BEGIN

Background: an optimization exercise with open tools, aiming at small area, a short achievable clock period and few clock cycles per item. Do not read the settings as production practice.
The RTL was checked by simulation tests, not by an equivalence proof against the original design.

// homeostatic_bias_adaptation_unit
module homeostatic_bias_adaptation_unit
(
   input  logic                   clock,
   input  logic                   reset,
   input  logic                   req_tvalid,
   output logic                   req_tready,
   input  logic [REQ_TDATA_W-1:0] req_tdata,
   input  logic [REQ_TUSER_W-1:0] req_tuser,
   output logic                   rsp_tvalid,
   input  logic                   rsp_tready,
   output logic [RSP_TDATA_W-1:0] rsp_tdata,
   input  logic                   csr_wr_en,
   input  logic [CSR_IDX_W-1:0]   csr_index,
   input  logic [DATA_W-1:0]      csr_wdata
);
   localparam logic [2:0] E_IDLE = 3'd0, E_P1 = 3'd1, E_P2 = 3'd2, E_ADD = 3'd3, E_DONE = 3'd4;
   function automatic logic [5:0] bitlen32(input logic [31:0] v);
      logic [5:0] n;
      n = 6'd0;
      for (int i = 0; i < 32; i++)
         if (v[i]) n = i + 1;
      bitlen32 = n;
   endfunction
  ...
Settings: LEC_CHECK=0, CAP_MARGIN=20, CORE_MARGIN=2, CORE_UTILIZATION=40, SETUP_SLACK_MARGIN=1.6, SLEW_MARGIN=20; clock period 9.0 ns.
run.sh (not shown) runs the stock make flow with config.mk's settings and CLKGATE_MAP_FILE= SYNTH_SCRIPT=/design/flow/synth_recipe.tcl, a recipe that flattens the netlist after the stock synthesis.
The first run went through all stages and came out clean.
Testbench counts at the start, summed over its fixed seeds: cycles 7,366, items 3,840.
Edit:
--- a/flow/config.mk
+++ b/flow/config.mk
@@ -9,4 +9,4 @@
 export CORE_MARGIN = 2
 export CORE_UTILIZATION = 40
-export SETUP_SLACK_MARGIN = 1.6
+export SETUP_SLACK_MARGIN = 2.5
 export SLEW_MARGIN = 20
Effect:
- routed wire length climbs by 6.8%
- global-route usage climbs by 2.0 points
- via count climbs by about 4.4%
- worst setup slack improves by 0.18 ns
- first-iteration DRC count climbs by about 20%
- final cell count climbs by about 2.7%
- clock-buffer cell count does not change
Edit:
--- a/flow/config.mk
+++ b/flow/config.mk
@@ -9,4 +9,4 @@
 export CORE_MARGIN = 2
 export CORE_UTILIZATION = 40
-export SETUP_SLACK_MARGIN = 2.5
+export SETUP_SLACK_MARGIN = 1.0
 export SLEW_MARGIN = 20
Register-to-register slack got worse by 0.40 ns.
Global-route usage came out lower by 2.5 points.
Final cell count is lower by 3.7%.
Edit:
--- a/flow/config.mk
+++ b/flow/config.mk
@@ -8,5 +8,5 @@
 export CAP_MARGIN = 20
 export CORE_MARGIN = 2
-export CORE_UTILIZATION = 40
-export SETUP_SLACK_MARGIN = 1.0
+export CORE_UTILIZATION = 55
+export SETUP_SLACK_MARGIN = 1.5
 export SLEW_MARGIN = 20
Outcome: The new run finished clean; non-clock buffer count came out higher by 90; wire length came out lower by 1.2%; count of clock-buffer cells in the layout came out higher by 4; utilization came out higher by 18 points; global-route usage came out higher by 10 points.

---

Another version of the RTL of homeostatic_bias_adaptation_unit (not shown whole).
For scale: roughly 8800 cells after synthesis, roughly 560 flip-flops.
==> flow/config.mk <==
export PLATFORM = sky130hd
export DESIGN_NAME = homeostatic_bias_adaptation_unit
export DESIGN_NICKNAME = homeostatic_bias_adaptation_unit
export VERILOG_FILES = /design/flow/design.v
export SDC_FILE = /design/flow/constraint.sdc
export NUM_CORES = 4
export LEC_CHECK = 0
export CAP_MARGIN = 20
export CORE_MARGIN = 2
export CORE_UTILIZATION = 55
export SETUP_SLACK_MARGIN = 1.6
export SLEW_MARGIN = 20
==> flow/constraint.sdc <==
create_clock -name core_clock -period 9.0 [get_ports {clock}]
set_input_delay 1.8000 -clock core_clock [delete_from_list [all_inputs] [get_ports {clock}]]
set_output_delay 1.8000 -clock core_clock [all_outputs]
set_load 0.01 [all_outputs]
Testbench counts at the start, summed over its fixed seeds: cycles 7,366, items 3,840.
Change:
CORE_UTILIZATION = 60   (was 55)
SETUP_SLACK_MARGIN = 2.0   (was 1.6)
What happened:
- final area grows by 3.0%
- worst hold slack gets better by 0.011 ns
- maximum frequency grows by 0.43%
- wire length grows by 0.73%
- via count grows by 3.0%
Change:
CAP_MARGIN = 10   (was 20)
CORE_UTILIZATION = 55   (was 60)
SETUP_SLACK_MARGIN = 1.6   (was 2.0)
SLEW_MARGIN = 10   (was 20)
After rerunning: Global-route usage is lower by 3.6 points; clock-buffer cell count is higher by 1; cell area is lower by 2.9%.

-- afterwards: timing with drivers on the ports --
The flow's constraints put no driver on any port. The routed layouts listed below were extracted and timed again, unchanged, in two steps. Step 1, drivers: a clkbuf_16 drives clock and a buf_2 each remaining input, both assumed. Step 2 adds t to the input delays and takes it off the output delays; t is the mean of the earliest and latest rising clock arrival at the registers after step 1. Input paths then give back, and output paths get back, about the clock's delay inside the block. a / b / c = ideal ports / drivers / drivers and shift; a / b = the first two.
| run | t, ns | slack for setup (ns) | worst setup path at the end | clock arrival spread, ns |
|---|---|---|---|---|
| the first run of note 1 | 0.774 | 1.512 / 1.512 / 1.024 | input to register | 0.038 / 0.037 |
| the second run of note 1 | 0.779 | 1.694 / 1.694 / 1.159 | input to register | 0.058 / 0.058 |
| the third run of note 1 | 0.762 | 1.075 / 1.135 / 0.373 | input to register | 0.032 / 0.033 |
| the fourth run of note 1 | 0.779 | 1.517 / 1.523 / 0.797 | input to register | 0.050 / 0.050 |
| the first run of note 2 | 0.764 | 1.641 / 1.641 / 0.990 | input to register | 0.045 / 0.045 |
| the second run of note 2 | 0.781 | 1.673 / 1.673 / 1.342 | input to register | 0.063 / 0.062 |
| the third run of note 2 | 0.794 | 1.729 / 1.729 / 1.028 | input to register | 0.062 / 0.062 |
After both steps every run listed still meets setup and hold. For the fourth run of note 1, which loses most, drivers alone change the setup slack by +0.006 ns; drivers and shift together by -0.720 ns.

END

*WHAT IS EXPECTED*
Word for word, every record must be given again.

*TASK RESPONSE*
Background: an optimization exercise with open tools, aiming at small area, a short achievable clock period and few clock cycles per item. Do not read the settings as production practice.
The RTL was checked by simulation tests, not by an equivalence proof against the original design.

// homeostatic_bias_adaptation_unit
module homeostatic_bias_adaptation_unit
(
   input  logic                   clock,
   input  logic                   reset,
   input  logic                   req_tvalid,
   output logic                   req_tready,
   input  logic [REQ_TDATA_W-1:0] req_tdata,
   input  logic [REQ_TUSER_W-1:0] req_tuser,
   output logic                   rsp_tvalid,
   input  logic                   rsp_tready,
   output logic [RSP_TDATA_W-1:0] rsp_tdata,
   input  logic                   csr_wr_en,
   input  logic [CSR_IDX_W-1:0]   csr_index,
   input  logic [DATA_W-1:0]      csr_wdata
);
   localparam logic [2:0] E_IDLE = 3'd0, E_P1 = 3'd1, E_P2 = 3'd2, E_ADD = 3'd3, E_DONE = 3'd4;
   function automatic logic [5:0] bitlen32(input logic [31:0] v);
      logic [5:0] n;
      n = 6'd0;
      for (int i = 0; i < 32; i++)
         if (v[i]) n = i + 1;
      bitlen32 = n;
   endfunction
  ...
Settings: LEC_CHECK=0, CAP_MARGIN=20, CORE_MARGIN=2, CORE_UTILIZATION=40, SETUP_SLACK_MARGIN=1.6, SLEW_MARGIN=20; clock period 9.0 ns.
run.sh (not shown) runs the stock make flow with config.mk's settings and CLKGATE_MAP_FILE= SYNTH_SCRIPT=/design/flow/synth_recipe.tcl, a recipe that flattens the netlist after the stock synthesis.
The first run went through all stages and came out clean.
Testbench counts at the start, summed over its fixed seeds: cycles 7,366, items 3,840.
Edit:
--- a/flow/config.mk
+++ b/flow/config.mk
@@ -9,4 +9,4 @@
 export CORE_MARGIN = 2
 export CORE_UTILIZATION = 40
-export SETUP_SLACK_MARGIN = 1.6
+export SETUP_SLACK_MARGIN = 2.5
 export SLEW_MARGIN = 20
Effect:
- routed wire length climbs by 6.8%
- global-route usage climbs by 2.0 points
- via count climbs by about 4.4%
- worst setup slack improves by 0.18 ns
- first-iteration DRC count climbs by about 20%
- final cell count climbs by about 2.7%
- clock-buffer cell count does not change
Edit:
--- a/flow/config.mk
+++ b/flow/config.mk
@@ -9,4 +9,4 @@
 export CORE_MARGIN = 2
 export CORE_UTILIZATION = 40
-export SETUP_SLACK_MARGIN = 2.5
+export SETUP_SLACK_MARGIN = 1.0
 export SLEW_MARGIN = 20
Register-to-register slack got worse by 0.40 ns.
Global-route usage came out lower by 2.5 points.
Final cell count is lower by 3.7%.
Edit:
--- a/flow/config.mk
+++ b/flow/config.mk
@@ -8,5 +8,5 @@
 export CAP_MARGIN = 20
 export CORE_MARGIN = 2
-export CORE_UTILIZATION = 40
-export SETUP_SLACK_MARGIN = 1.0
+export CORE_UTILIZATION = 55
+export SETUP_SLACK_MARGIN = 1.5
 export SLEW_MARGIN = 20
Outcome: The new run finished clean; non-clock buffer count came out higher by 90; wire length came out lower by 1.2%; count of clock-buffer cells in the layout came out higher by 4; utilization came out higher by 18 points; global-route usage came out higher by 10 points.

---

Another version of the RTL of homeostatic_bias_adaptation_unit (not shown whole).
For scale: roughly 8800 cells after synthesis, roughly 560 flip-flops.
==> flow/config.mk <==
export PLATFORM = sky130hd
export DESIGN_NAME = homeostatic_bias_adaptation_unit
export DESIGN_NICKNAME = homeostatic_bias_adaptation_unit
export VERILOG_FILES = /design/flow/design.v
export SDC_FILE = /design/flow/constraint.sdc
export NUM_CORES = 4
export LEC_CHECK = 0
export CAP_MARGIN = 20
export CORE_MARGIN = 2
export CORE_UTILIZATION = 55
export SETUP_SLACK_MARGIN = 1.6
export SLEW_MARGIN = 20
==> flow/constraint.sdc <==
create_clock -name core_clock -period 9.0 [get_ports {clock}]
set_input_delay 1.8000 -clock core_clock [delete_from_list [all_inputs] [get_ports {clock}]]
set_output_delay 1.8000 -clock core_clock [all_outputs]
set_load 0.01 [all_outputs]
Testbench counts at the start, summed over its fixed seeds: cycles 7,366, items 3,840.
Change:
CORE_UTILIZATION = 60   (was 55)
SETUP_SLACK_MARGIN = 2.0   (was 1.6)
What happened:
- final area grows by 3.0%
- worst hold slack gets better by 0.011 ns
- maximum frequency grows by 0.43%
- wire length grows by 0.73%
- via count grows by 3.0%
Change:
CAP_MARGIN = 10   (was 20)
CORE_UTILIZATION = 55   (was 60)
SETUP_SLACK_MARGIN = 1.6   (was 2.0)
SLEW_MARGIN = 10   (was 20)
After rerunning: Global-route usage is lower by 3.6 points; clock-buffer cell count is higher by 1; cell area is lower by 2.9%.

-- afterwards: timing with drivers on the ports --
The flow's constraints put no driver on any port. The routed layouts listed below were extracted and timed again, unchanged, in two steps. Step 1, drivers: a clkbuf_16 drives clock and a buf_2 each remaining input, both assumed. Step 2 adds t to the input delays and takes it off the output delays; t is the mean of the earliest and latest rising clock arrival at the registers after step 1. Input paths then give back, and output paths get back, about the clock's delay inside the block. a / b / c = ideal ports / drivers / drivers and shift; a / b = the first two.
| run | t, ns | slack for setup (ns) | worst setup path at the end | clock arrival spread, ns |
|---|---|---|---|---|
| the first run of note 1 | 0.774 | 1.512 / 1.512 / 1.024 | input to register | 0.038 / 0.037 |
| the second run of note 1 | 0.779 | 1.694 / 1.694 / 1.159 | input to register | 0.058 / 0.058 |
| the third run of note 1 | 0.762 | 1.075 / 1.135 / 0.373 | input to register | 0.032 / 0.033 |
| the fourth run of note 1 | 0.779 | 1.517 / 1.523 / 0.797 | input to register | 0.050 / 0.050 |
| the first run of note 2 | 0.764 | 1.641 / 1.641 / 0.990 | input to register | 0.045 / 0.045 |
| the second run of note 2 | 0.781 | 1.673 / 1.673 / 1.342 | input to register | 0.063 / 0.062 |
| the third run of note 2 | 0.794 | 1.729 / 1.729 / 1.028 | input to register | 0.062 / 0.062 |
After both steps every run listed still meets setup and hold. For the fourth run of note 1, which loses most, drivers alone change the setup slack by +0.006 ns; drivers and shift together by -0.720 ns.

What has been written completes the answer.